In current family medicine practice, many of us are employed by a health system and situated in outpatient offices of varying sizes. It already felt weird to make the transition from resident to attending physician, knowing that no one was directly supervising my work or checking for errors. But even stranger to me was that in my first two jobs, no one discussed cases or even asked one another questions! After such rich and rigorous residency training, I remember thinking: This is not how medicine is actually practiced, right?!?! My partners kept their office doors closed and sprinted out the door at the end of the day. Where were the healthy debates over tough clinical questions, help with EKG interpretation, or the quick consults to a partner about a kid’s puzzling rash? Where was the tribe that stayed with one another until the work was done? My clinical curiosity and physician’s soul longed for the education that resulted from unique personalities examining a case from totally different perspectives. I sorely missed the “what if’s” and “have you thought of’s” that sharpened my skills during training. Because without those challenges, the efficient demands of office life and lonely hours charting after work drained the heart out of medicine for me.
You used to hear how physicians would hang their shingle and stay in a community for their whole career; now over 50% of physicians change jobs with the first five years of employment, with half of those changing after just two years. With non-compete clauses and every-expanding health systems that cover entire regions and states, many young docs make big geographic moves for that second job, sacrificing whatever local support they had previously found.
Of course, many of us in medicine have families, and families are certainly a tribe too. A family shares one another’s highest highs and lowest lows and still offers unconditional love. However, if I spend ten hours of my day at work and after rigorously training for medicine as though it’s an elite group sport, doesn’t it make sense that I’d want a work tribe too?

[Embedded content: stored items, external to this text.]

[src/hw/rtl/vt4_pkg.sv]
package vt4_pkg;

   localparam int unsigned NumRows     = 4;
   localparam int unsigned NumCols     = 4;
   localparam int unsigned CoefWidth   = 16;
   localparam int unsigned CompWidth   = 16;
   localparam int unsigned ColWidth    = NumRows * CoefWidth;
   localparam int unsigned ProdWidth   = CoefWidth + CompWidth;
   localparam int unsigned PairWidth   = ProdWidth + 1;
   localparam int unsigned TotalWidth  = PairWidth + 1;
   localparam int unsigned FracShift   = 12;
   localparam int unsigned ResWidth    = 24;
   localparam int unsigned ReqWidth    = NumCols * CompWidth;
   localparam int unsigned RspWidth    = NumRows * ResWidth;
   localparam int unsigned CsrAddrWidth = 3;

   typedef logic [CsrAddrWidth-1:0] csr_addr_type;

   localparam csr_addr_type CSR_COLUMN_0    = 3'd0;
   localparam csr_addr_type CSR_COLUMN_1    = 3'd1;
   localparam csr_addr_type CSR_COLUMN_2    = 3'd2;
   localparam csr_addr_type CSR_COLUMN_3    = 3'd3;
   localparam csr_addr_type CSR_AFFINE_MODE = 3'd4;

   localparam logic [ColWidth-1:0] COLUMN_0_RESET = 64'h0000_0000_0000_1000;
   localparam logic [ColWidth-1:0] COLUMN_1_RESET = 64'h0000_0000_1000_0000;
   localparam logic [ColWidth-1:0] COLUMN_2_RESET = 64'h0000_1000_0000_0000;
   localparam logic [ColWidth-1:0] COLUMN_3_RESET = 64'h1000_0000_0000_0000;

   // translation scaled so that coef * operand lands in the product format
   localparam logic signed [CompWidth-1:0] TRANSLATE_OPERAND = 16'sd256;

   typedef struct packed {
      logic [NumCols-1:0][ColWidth-1:0] columns;
      logic                             affine;
   } cfg_type;

   typedef logic [NumCols-1:0][CompWidth-1:0]            vec_type;
   typedef logic [NumRows-1:0][NumCols-1:0][ProdWidth-1:0] prod_type;
   typedef logic [NumRows-1:0][1:0][PairWidth-1:0]       pair_type;
   typedef logic [NumRows-1:0][ResWidth-1:0]             res_type;

endpackage

[src/hw/rtl/vt4_sum.sv]
module vt4_sum
   import vt4_pkg::*;
(
   input  logic     clock,
   input  logic     reset,
   input  logic     in_valid,
   output logic     in_ready,
   input  pair_type in_pair,
   input  logic     in_last,
   output logic     out_valid,
   input  logic     out_ready,
   output res_type  out_res,
   output logic     out_last
);

   logic                         valid_ff;
   logic                         valid_in;
   res_type                      res_ff;
   res_type                      res_in;
   logic                         last_ff;
   logic signed [TotalWidth-1:0] total [NumRows];

   assign in_ready = !valid_ff || out_ready;
   assign valid_in = in_ready ? in_valid : valid_ff;

   always_comb begin
      for (int r = 0; r < NumRows; r++) begin
         total[r]  = TotalWidth'($signed(in_pair[r][0])) + TotalWidth'($signed(in_pair[r][1]));
         // floor shift, sign extended to the result width
         res_in[r] = ResWidth'(total[r] >>> FracShift);
      end
   end

   always_ff @(posedge clock) begin
      if (reset) begin
         valid_ff <= 1'b0;
      end else begin
         valid_ff <= valid_in;
      end
   end

   always_ff @(posedge clock) begin
      if (in_valid && in_ready) begin
         res_ff  <= res_in;
         last_ff <= in_last;
      end
   end

   assign out_valid = valid_ff;
   assign out_res   = res_ff;
   assign out_last  = last_ff;

endmodule

[config.mk]
export PLATFORM = sky130hd
export DESIGN_NAME = vt4_sum
export DESIGN_NICKNAME = d
export VERILOG_FILES = /design/src/hw/rtl/vt4_pkg.sv /design/src/hw/rtl/vt4_sum.sv
export SDC_FILE = /design/constraint.sdc
export NUM_CORES = 1
export LEC_CHECK = 0
export BUFFER_PORTS_ARGS = -buffer_cell sky130_fd_sc_hd__buf_4
export CAP_MARGIN = 20
export CORE_AREA = 2 2 142 144
export CTS_CLUSTER_SIZE = 28
export DETAILED_ROUTE_END_ITERATION = 7
export DIE_AREA = 0 0 144 146
export PLACE_DENSITY_LB_ADDON = 0.1
export RECOVER_POWER = 25
export SLEW_MARGIN = 25
export SYNTH_ARGS = -nofsm -noshare
export SYNTH_HDL_FRONTEND = slang
export SYNTH_SLANG_ARGS = --single-unit
[constraint.sdc]
create_clock -name clock -period 2.9 [get_ports clock]
set_input_delay 0.145 -clock clock [delete_from_list [all_inputs] [get_ports clock]]
set_output_delay 0.145 -clock clock [all_outputs]
set_load 0.02 [all_outputs]
Word level (Yosys, flattened, before mapping) --
Index checks and enable logic that the tools add are counted.
Operators by class: add/subtract/negate cells 4, reductions and logical operators 3
Operator list (count):
- $add A33 B33 Y34 | 4
- $logic_and A1 B1 Y1 | 1
- $logic_not A1 Y1 | 1
- $logic_or A1 B1 Y1 | 1
Storage, ports and cells: register bits 90, logic and storage cells 13, output and inout port bits 99

Longest topological paths before layout --
depth after elaboration 3, depth in mapped cells 11, gate-level depth less buffers 10

Worst setup path after synthesis --
No wires, ideal clock.
path type register -> register, start point register valid_ff, in the netlist out_valid, end point register last_ff, in the netlist out_last (enable), data required time 2443 ps, library setup time 457 ps, period minus slack after synthesis 3183 ps, cell stages (with the launch flop) 3, arrival 2725 ps, path buffers 0, path slack -283 ps, cell sequence dfxtp_1 -> nand2b_1 -> and2_1
Between the ends: longest elaborated chain between the ends 3
Ends and longest elaborated chain:
- start: declaration | line vt4_sum.sv:16 | logic valid_ff;
- start signal: assignment | line vt4_sum.sv:38 | valid_ff <= valid_in;
- $logic_not A1 Y1 | line vt4_sum.sv:23 | assign in_ready = !valid_ff || out_ready;
- $logic_or A1 B1 Y1 | line vt4_sum.sv:23
- via in_ready | line vt4_sum.sv:7 | output logic in_ready,
- $logic_and A1 B1 Y1 | line vt4_sum.sv:43 | if (in_valid && in_ready) begin
- end signal: assignment | line vt4_sum.sv:45 | last_ff <= in_last;
- end: declaration | line vt4_sum.sv:20 | logic last_ff;
The timed path passes the listed nets, and every way through them passes these cells. A chain may end at the register's enable or synchronous reset.

==> results.py <==
metrics = {
    "status": {
        "status": "complete, no violations",
    },
    "sta": {
        "rsz0062_at_grt": "no",
        "tightest_slew_ns": 0.3831,
        "fin_skew_ns": 0.009757,
        "tns_ns": 0,
        "clock.fmax_mhz": 406.2,
        "final-setup-viol-count": 0,
        "timing.final.crit_share_pct": 84.89,
        "drv_slew": 0,
        "hold_viol": 0,
        "fin_crit_ns": 2.462,
        "relSlewSlack_pct": 74.13,
    },
    "routing": {
        "ant_nets": 0,
        "first_pass_iters": 5,
        "wl_mm": 22.00,
        "remaining_drc_errors": 0,
        "dr_total_vias": 7313,
        "wl_per_cell_um": 15.49,
        "avgViaCountPerCell": 5.150,
        "drt_iter0_drc": 293,
    },
    "place": {
        "place_congestion": 0.8305,
        "dp_hpwl_mm": 18.61,
        "port_buffers": 367,
    },
    "synthesis": {
        "syn_nets": 1175,
        "yosysUniqueCellTypes": 66,
        "ys_seq_area_share_pct": 34.48,
        "ys.flop_type": "edfxtp_1",
        "yosysWarningCount": 0,
        "synth-seq-cells": 90,
        "netlist_area_sq_um": 7810,
        "synthArstFlopShare_pct": 0,
        "synth_common_cells": "ha_1 (128), edfxtp_1 (89), a21oi_1 (75)",
        "avgSynthCellArea_sq_um": 10.04,
        "yosysMostFrequentCell": "ha_1",
        "synth-edff-count": 89,
        "syn_inst": 778,
        "yosys-top-cells-area": "edfxtp_1 (34%), ha_1 (21%), xnor2_1 (5.2%)",
        "synth_top_area_cell": "edfxtp_1",
        "synth_top_area_share_pct": 34.22,
    },
    "power": {
        "p_total_uw": 4951,
        "power.density_nw_per_um2": 450.9,
        "swShare_pct": 31.92,
        "vdd_drop_max_uv": 242.1,
        "combinationalPowerShare_pct": 37.7,
        "p_sw_uw": 1580,
        "power_frac_clock_pct": 27.7,
        "p_seq_share_pct": 34.7,
        "p_int_uw": 3371,
        "cellLeakagePower_uw": 0.005048,
    },
    "layout": {
        "drive_gt1_share_pct": 29.52,
        "area_growth_pct": 40.61,
        "n_antenna_cell": 0,
        "final_nets": 1547,
    },
    "global_routing": {
        "first_global_vias": 7269,
        "antenna_found_initial": 0,
        "grt_max_degree": 44,
        "grtUsageTotal_pct": 20.51,
        "grt_remaining_overflow": 0,
        "grt_pass1_wl_mm": 34.51,
    },
    "floorplan": {
        "coreArea_sq_um": 19330,
        "pin_count": 368,
        "dieArea_sq_um": 21020,
        "die-width_um": 144,
        "start_util_pct": 40.39,
        "fp-row-count": 51,
        "die_y_um": 146,
    },
    "cts": {
        "clock-sinks": 90,
        "cts_tree": "done",
        "clock-root-buffer": "clkbuf_16",
        "cts_resized": 0,
        "clock_path_buffers": 2,
        "numCtsBuffers": 9,
        "cts.clk_slew.worst_paths_ns": 0.07,
        "cts_setup_buffers": 0,
        "clock_latency_ns": 0.34,
        "htreeDepth": 3,
    },
    "critical_path": {
        "crit_path_end_kind": "flip-flop",
        "critPathLaunchType": "primary input",
        "startpoint": "in_pair[207]",
        "path_class": "primary input to flip-flop",
        "worst-path-max-fanout": 4,
        "cp.arrival_ns": 2.54,
        "r2r_start": "out_valid$_SDFFE_PP0N_",
        "cp_data_required_time_ns": 2.98,
    },
    "min_path": {
        "hold_path.class": "primary input to flip-flop",
        "hold_start": "in_valid",
    },
    "flow_run": {
        "maxCapViolCount": 0,
    },
}
==> per-stage QoR <==
stage / area [sq um] / hold WS, ns / std cells / worst slack [ns] / util [%]
after floorplan: 7811 / 0.2141 / 778 / 0.3683 / -
after global placement: 10870 / 0.3001 / 1402 / 0.1595 / 56.22
after detailed placement: 10870 / 0.3074 / 1402 / 0.1122 / 56.22
after CTS: 11230 / 0.03087 / 1420 / 0.4773 / 58.10
after global routing: 10980 / 0.05100 / 1420 / 0.1479 / 56.80
final: 10980 / 0.04811 / 1420 / 0.4382 / 56.80
==> cell usage in the layout (no fill, tap or decap), types with 3 or more instances in the layout <==
cell type	instances
a211oi_1	9
a21o_1	51
a21oi_1	75
a221oi_1	3
a311o_1	3
a31o_2	4
a31oi_1	10
and3_1	8
and4_1	4
buf_4	303
bufinv_16	3
clkbuf_1	67
clkbuf_16	9
edfxtp_1	89
ha_1	128
inv_1	23
mux2i_1	3
nand2_1	44
nand2b_1	6
nand3_1	14
nand4_1	12
nor2_1	50
nor2b_1	14
nor3_1	24
nor4_1	3
o211ai_1	6
o21a_1	19
o21ai_0	27
o21ai_1	9
o21bai_1	7
o22ai_1	3
o31ai_1	3
or3_1	4
xnor2_1	46
xor2_1	22
==> layer usage <==
layer | routed length, um | track usage (%) | part of all wire (%) | vias to the layer above
met4 | 534 | 7.206 | 2.4 | 0
met1 | 8809 | 23.78 | 40 | 3287
li1 | - | - | - | 3745
met2 | 10850 | 36.62 | 49 | 250
met5 | 0 | 0 | 0 | -
met3 | 1798 | 4.771 | 8.2 | 31
==> cells by family (layout without fill, tap and decap cells) <==
group                    after synthesis  count (layout)  share of synthesized area (%)
multiplexers                           3               3                         0.3845
flip-flops                            90              90                          34.48
adder cells (fa/ha/maj)              128             128                          20.51
buffers and inverters                 36             413                          2.115
AND/OR/NAND/NOR                      197             197                          12.75
XOR/XNOR                              68              68                          7.626
AO/OA/AOI/OAI                        256             256                          22.14
==> area by class of cell <==
class | count | area [sq um]
fillers | 1824 | 8353
multi-input cells | 652 | 4955
flip-flops and latches | 90 | 2693
repair buffers | 374 | 2574
well taps | 265 | 331.6
clock buffers | 9 | 225.2
clock inverters | 7 | 117.6
inverters | 23 | 86.33
==> power by group through the flow <==
stage / combinational (uW) / clock, uW / sequential, uW
finish: 1870 / 1370 / 1720
global route: 2060 / 1440 / 1740
CTS: 1970 / 1400 / 1720
detailed placement: 1960 / 0 / 1750
global placement: 1960 / 0 / 1750
floorplan: 974 / 0 / 1960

One of the biggest blessings in my life was finding academic medicine. There are tribes on tribes on tribes, especially in family medicine. I have found an entire department of faculty, staff and residents that push themselves and challenge others to become better people, more committed community members, and stronger physicians every day. In this tribe, we debate guidelines, analyze cases and remain invested in patient outcomes. I love this environment where everyone is continuously teaching and learning. No matter how far out of medical school you may be, you’re invited to the table if you want to share or receive knowledge.
I wish everyone who graduates residency could experience this same camaraderie at outpatient offices. I wish we were not so focused on individual metrics and pushed to the limit of efficiency. I miss all of my friends that have been, and are being, pushed out of jobs and relocating because a health system was not listening. We, as their physician colleagues, are listening. I love the current tribes in my life and I hope everyone out there does not have to change jobs twice to find their tribe too.